Saved data entries
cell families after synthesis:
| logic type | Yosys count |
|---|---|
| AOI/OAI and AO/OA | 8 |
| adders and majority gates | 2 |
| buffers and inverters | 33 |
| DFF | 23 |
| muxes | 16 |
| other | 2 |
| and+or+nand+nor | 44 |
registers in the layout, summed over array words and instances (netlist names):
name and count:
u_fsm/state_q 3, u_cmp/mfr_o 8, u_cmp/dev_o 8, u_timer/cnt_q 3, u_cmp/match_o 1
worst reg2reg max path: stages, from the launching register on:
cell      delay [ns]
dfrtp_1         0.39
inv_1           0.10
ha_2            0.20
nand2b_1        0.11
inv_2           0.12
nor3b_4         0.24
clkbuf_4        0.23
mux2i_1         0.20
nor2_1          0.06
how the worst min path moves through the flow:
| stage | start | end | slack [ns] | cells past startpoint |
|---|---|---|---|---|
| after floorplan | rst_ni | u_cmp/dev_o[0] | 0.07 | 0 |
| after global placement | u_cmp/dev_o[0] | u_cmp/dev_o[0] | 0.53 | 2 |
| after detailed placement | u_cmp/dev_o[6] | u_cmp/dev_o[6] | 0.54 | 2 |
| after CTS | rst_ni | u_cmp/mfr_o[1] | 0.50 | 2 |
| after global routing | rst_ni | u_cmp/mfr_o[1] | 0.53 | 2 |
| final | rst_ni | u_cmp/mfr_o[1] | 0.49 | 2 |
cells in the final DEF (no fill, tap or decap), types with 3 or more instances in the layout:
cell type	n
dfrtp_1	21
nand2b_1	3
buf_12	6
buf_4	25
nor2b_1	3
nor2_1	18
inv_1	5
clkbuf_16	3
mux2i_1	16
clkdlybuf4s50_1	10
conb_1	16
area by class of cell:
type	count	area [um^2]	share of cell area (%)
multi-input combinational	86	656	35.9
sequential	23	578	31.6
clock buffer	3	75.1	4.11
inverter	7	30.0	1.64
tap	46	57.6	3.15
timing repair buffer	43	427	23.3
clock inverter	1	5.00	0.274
==
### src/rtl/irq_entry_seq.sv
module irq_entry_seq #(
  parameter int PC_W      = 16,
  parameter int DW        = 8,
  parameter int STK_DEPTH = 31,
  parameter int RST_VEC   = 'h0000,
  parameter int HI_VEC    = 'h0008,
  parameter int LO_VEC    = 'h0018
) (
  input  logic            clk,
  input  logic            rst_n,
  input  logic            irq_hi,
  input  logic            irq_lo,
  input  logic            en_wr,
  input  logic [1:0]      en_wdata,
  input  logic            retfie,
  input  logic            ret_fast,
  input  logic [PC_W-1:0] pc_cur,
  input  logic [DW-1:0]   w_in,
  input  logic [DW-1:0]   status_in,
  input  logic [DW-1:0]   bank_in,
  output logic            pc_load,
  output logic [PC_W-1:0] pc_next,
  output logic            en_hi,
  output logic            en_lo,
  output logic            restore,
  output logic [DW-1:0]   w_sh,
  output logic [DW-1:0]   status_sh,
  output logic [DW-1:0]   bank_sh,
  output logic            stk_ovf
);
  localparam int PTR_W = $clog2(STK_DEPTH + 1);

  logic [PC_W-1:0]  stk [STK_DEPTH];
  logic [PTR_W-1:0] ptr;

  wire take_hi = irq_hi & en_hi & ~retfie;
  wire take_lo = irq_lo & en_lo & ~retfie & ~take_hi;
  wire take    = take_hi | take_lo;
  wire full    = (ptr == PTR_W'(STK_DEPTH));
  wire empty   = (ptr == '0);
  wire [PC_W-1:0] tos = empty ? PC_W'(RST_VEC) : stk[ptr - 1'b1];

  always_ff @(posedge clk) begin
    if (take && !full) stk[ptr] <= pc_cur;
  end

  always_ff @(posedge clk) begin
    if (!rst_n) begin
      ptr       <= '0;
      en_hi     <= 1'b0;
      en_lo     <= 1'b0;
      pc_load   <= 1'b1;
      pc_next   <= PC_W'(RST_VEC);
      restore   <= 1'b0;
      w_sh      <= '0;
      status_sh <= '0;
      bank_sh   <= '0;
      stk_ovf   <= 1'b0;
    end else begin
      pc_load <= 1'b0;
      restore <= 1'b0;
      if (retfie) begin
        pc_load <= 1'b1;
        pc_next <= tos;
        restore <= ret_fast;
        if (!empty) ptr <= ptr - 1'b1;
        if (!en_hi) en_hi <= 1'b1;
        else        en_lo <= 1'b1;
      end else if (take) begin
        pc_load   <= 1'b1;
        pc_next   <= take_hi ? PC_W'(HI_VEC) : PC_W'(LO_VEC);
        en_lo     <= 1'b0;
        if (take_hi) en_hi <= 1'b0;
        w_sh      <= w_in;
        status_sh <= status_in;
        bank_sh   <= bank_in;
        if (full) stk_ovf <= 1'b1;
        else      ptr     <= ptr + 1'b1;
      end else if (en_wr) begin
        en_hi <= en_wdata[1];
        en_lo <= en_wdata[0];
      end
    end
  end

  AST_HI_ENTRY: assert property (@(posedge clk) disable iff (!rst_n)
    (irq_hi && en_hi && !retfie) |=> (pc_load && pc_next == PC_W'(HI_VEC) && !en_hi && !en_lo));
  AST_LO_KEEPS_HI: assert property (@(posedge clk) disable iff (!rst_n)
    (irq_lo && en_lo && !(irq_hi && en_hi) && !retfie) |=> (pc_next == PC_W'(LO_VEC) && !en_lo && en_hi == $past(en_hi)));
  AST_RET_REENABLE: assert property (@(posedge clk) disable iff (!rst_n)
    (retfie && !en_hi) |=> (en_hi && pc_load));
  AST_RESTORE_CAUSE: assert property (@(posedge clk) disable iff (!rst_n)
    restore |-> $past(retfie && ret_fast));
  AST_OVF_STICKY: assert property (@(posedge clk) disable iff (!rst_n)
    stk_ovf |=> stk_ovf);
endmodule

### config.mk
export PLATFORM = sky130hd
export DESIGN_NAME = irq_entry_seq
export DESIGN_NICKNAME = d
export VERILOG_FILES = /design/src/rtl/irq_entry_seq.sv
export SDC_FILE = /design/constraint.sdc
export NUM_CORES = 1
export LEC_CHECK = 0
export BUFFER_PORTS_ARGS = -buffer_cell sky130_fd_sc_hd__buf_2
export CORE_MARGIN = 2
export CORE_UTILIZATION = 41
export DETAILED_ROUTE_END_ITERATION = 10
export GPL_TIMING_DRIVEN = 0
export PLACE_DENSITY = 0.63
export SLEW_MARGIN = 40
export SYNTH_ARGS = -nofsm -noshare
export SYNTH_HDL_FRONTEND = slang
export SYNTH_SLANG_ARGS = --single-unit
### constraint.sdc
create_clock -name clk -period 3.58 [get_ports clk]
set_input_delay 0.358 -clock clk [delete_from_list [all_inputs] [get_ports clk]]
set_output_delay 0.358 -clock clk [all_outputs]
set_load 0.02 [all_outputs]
...
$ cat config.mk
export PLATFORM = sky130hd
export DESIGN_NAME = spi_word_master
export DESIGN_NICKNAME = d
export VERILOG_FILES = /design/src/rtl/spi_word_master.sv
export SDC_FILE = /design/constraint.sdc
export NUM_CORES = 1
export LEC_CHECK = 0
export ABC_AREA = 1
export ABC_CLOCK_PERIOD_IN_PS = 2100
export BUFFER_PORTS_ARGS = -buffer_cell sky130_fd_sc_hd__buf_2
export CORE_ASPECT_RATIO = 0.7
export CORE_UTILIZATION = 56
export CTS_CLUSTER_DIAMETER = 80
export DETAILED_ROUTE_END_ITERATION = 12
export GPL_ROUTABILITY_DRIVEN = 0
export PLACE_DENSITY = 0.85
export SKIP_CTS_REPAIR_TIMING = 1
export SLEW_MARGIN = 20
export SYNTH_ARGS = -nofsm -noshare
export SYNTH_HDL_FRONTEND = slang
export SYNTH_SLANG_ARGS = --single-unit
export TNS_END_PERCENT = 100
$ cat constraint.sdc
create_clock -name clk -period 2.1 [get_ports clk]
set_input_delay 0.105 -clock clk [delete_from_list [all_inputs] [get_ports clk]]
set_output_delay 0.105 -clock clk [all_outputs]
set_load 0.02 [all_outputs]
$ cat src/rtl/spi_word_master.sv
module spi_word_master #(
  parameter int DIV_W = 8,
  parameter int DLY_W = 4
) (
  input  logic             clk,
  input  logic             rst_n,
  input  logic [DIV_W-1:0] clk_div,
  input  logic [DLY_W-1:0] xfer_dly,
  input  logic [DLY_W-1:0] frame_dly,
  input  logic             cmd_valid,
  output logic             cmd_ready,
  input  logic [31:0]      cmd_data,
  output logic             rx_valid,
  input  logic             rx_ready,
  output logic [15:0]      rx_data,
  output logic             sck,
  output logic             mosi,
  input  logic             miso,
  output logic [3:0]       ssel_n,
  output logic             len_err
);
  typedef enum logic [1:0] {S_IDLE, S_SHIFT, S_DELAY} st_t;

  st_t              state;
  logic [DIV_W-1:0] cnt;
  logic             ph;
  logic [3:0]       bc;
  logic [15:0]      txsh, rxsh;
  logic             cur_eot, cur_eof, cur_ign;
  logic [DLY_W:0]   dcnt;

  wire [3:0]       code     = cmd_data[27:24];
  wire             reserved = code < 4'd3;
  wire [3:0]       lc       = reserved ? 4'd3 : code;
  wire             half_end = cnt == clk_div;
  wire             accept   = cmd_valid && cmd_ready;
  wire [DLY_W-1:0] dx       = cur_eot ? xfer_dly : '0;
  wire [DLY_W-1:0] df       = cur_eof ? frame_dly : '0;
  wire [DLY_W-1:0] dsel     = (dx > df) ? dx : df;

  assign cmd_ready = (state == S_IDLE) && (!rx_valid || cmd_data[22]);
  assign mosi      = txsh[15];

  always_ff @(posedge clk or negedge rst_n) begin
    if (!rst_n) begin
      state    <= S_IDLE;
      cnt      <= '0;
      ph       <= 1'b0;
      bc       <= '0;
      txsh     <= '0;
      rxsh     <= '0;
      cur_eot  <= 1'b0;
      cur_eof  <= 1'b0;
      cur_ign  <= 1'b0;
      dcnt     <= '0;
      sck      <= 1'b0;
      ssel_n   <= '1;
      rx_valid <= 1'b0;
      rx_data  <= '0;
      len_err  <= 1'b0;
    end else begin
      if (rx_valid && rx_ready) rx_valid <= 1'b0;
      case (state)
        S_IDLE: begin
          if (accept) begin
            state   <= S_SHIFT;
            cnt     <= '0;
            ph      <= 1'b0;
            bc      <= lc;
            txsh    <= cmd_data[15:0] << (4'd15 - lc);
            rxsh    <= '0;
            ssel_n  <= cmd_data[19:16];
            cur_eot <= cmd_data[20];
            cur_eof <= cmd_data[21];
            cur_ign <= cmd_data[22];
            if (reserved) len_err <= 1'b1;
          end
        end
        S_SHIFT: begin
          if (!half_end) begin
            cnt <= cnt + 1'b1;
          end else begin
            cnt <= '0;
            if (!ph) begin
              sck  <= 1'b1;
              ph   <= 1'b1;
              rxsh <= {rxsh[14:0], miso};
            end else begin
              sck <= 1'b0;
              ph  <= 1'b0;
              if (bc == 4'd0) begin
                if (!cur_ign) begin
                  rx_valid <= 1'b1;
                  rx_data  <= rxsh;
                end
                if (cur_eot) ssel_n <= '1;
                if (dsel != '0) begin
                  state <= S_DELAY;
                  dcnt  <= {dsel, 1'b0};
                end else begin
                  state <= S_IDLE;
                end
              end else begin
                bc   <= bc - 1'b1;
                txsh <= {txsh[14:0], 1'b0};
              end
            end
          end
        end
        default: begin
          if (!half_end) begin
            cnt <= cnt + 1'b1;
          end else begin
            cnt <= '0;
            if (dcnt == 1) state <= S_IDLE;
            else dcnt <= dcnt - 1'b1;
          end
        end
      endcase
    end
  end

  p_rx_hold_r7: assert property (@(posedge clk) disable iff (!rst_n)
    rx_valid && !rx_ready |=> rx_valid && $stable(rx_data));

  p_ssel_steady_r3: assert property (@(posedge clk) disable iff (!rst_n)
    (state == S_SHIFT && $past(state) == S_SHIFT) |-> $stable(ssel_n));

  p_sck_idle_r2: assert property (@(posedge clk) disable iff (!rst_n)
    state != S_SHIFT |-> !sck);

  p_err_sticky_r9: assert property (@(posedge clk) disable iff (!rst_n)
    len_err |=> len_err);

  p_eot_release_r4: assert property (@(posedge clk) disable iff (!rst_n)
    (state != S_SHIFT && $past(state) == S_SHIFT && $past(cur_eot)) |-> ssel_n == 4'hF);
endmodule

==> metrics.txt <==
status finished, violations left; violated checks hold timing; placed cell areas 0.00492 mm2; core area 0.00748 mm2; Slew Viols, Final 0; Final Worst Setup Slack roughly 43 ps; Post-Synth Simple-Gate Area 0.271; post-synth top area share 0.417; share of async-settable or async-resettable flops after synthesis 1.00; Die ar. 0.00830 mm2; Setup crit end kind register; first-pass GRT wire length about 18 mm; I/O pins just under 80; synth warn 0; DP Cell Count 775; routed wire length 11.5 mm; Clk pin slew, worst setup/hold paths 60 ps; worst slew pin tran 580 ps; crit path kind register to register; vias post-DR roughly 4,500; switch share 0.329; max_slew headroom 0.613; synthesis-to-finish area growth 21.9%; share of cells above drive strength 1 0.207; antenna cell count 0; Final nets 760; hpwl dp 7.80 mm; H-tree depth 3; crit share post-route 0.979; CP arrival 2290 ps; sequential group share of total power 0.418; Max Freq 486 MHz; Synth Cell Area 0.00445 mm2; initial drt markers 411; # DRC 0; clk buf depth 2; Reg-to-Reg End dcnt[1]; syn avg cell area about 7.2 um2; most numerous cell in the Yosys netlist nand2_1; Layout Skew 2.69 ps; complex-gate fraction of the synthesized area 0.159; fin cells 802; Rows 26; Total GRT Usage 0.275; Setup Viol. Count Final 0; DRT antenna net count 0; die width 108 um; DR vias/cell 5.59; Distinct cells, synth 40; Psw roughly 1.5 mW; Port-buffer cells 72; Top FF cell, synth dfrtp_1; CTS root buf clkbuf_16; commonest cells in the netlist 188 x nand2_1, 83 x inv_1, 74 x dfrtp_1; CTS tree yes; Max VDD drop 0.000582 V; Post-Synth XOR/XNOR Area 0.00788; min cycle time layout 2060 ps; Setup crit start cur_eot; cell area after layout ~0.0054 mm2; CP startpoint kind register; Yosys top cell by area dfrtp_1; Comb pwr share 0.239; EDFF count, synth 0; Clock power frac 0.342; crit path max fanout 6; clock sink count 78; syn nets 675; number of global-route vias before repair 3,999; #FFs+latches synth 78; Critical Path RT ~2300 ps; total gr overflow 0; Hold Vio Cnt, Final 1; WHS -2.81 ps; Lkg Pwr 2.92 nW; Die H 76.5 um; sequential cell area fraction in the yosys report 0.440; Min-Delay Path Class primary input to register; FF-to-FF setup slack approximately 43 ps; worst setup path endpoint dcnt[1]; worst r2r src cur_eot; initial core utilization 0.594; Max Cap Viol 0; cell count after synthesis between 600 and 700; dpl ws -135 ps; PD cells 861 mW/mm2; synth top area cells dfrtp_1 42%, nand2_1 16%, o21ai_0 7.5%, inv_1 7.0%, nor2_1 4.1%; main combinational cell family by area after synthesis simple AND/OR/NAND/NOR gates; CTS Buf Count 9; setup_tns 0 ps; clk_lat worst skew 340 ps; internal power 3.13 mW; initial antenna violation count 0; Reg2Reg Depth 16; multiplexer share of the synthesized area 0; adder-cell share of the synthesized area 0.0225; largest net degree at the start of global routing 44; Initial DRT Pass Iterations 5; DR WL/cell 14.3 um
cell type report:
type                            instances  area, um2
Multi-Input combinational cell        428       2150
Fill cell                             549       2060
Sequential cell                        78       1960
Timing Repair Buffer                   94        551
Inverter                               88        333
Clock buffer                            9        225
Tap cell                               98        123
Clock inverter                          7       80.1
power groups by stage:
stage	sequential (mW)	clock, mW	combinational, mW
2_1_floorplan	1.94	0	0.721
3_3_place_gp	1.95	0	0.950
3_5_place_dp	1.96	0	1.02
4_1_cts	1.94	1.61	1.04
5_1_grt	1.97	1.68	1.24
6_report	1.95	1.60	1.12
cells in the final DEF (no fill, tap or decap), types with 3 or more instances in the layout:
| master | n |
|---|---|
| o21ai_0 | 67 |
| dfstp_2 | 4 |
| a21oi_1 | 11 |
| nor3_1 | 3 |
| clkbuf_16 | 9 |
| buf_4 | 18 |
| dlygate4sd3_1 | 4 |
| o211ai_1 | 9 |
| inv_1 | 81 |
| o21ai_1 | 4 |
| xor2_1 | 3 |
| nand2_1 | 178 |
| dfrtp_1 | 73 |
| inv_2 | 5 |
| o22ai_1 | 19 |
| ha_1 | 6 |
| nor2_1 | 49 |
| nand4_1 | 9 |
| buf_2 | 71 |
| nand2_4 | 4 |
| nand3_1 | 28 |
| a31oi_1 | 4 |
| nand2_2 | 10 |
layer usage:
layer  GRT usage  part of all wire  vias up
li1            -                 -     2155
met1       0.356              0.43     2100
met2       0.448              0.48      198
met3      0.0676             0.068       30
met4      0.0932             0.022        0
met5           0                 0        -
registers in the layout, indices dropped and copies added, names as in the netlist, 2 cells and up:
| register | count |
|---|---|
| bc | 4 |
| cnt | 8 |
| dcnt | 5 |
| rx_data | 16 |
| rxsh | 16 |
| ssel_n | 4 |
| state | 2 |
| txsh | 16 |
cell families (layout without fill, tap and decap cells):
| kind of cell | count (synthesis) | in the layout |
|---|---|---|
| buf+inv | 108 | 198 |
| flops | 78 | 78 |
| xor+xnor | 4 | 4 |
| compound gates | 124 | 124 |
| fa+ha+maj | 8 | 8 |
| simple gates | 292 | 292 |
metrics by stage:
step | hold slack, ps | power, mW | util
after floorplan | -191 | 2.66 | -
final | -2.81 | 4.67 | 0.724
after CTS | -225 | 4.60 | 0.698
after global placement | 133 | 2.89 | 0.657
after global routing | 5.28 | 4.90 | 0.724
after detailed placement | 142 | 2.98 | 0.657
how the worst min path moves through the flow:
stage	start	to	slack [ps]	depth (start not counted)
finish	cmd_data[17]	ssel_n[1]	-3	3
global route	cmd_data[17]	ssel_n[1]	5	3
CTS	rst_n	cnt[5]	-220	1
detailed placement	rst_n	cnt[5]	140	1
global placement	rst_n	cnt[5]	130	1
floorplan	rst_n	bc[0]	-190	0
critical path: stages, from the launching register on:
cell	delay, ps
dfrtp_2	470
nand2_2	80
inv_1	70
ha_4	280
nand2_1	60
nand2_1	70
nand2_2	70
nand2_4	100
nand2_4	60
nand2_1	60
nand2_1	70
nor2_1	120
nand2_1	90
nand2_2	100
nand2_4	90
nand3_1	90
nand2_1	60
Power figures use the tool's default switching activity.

## Required work
In the entries above, find the line holding "Yosys count |" and the line holding "u_fsm/state_q 3, u_cmp/mfr_o"; print both of them and every line between, exactly, and nothing else.

## Your solution
| logic type | Yosys count |
|---|---|
| AOI/OAI and AO/OA | 8 |
| adders and majority gates | 2 |
| buffers and inverters | 33 |
| DFF | 23 |
| muxes | 16 |
| other | 2 |
| and+or+nand+nor | 44 |
registers in the layout, summed over array words and instances (netlist names):
name and count:
u_fsm/state_q 3, u_cmp/mfr_o 8, u_cmp/dev_o 8, u_timer/cnt_q 3, u_cmp/match_o 1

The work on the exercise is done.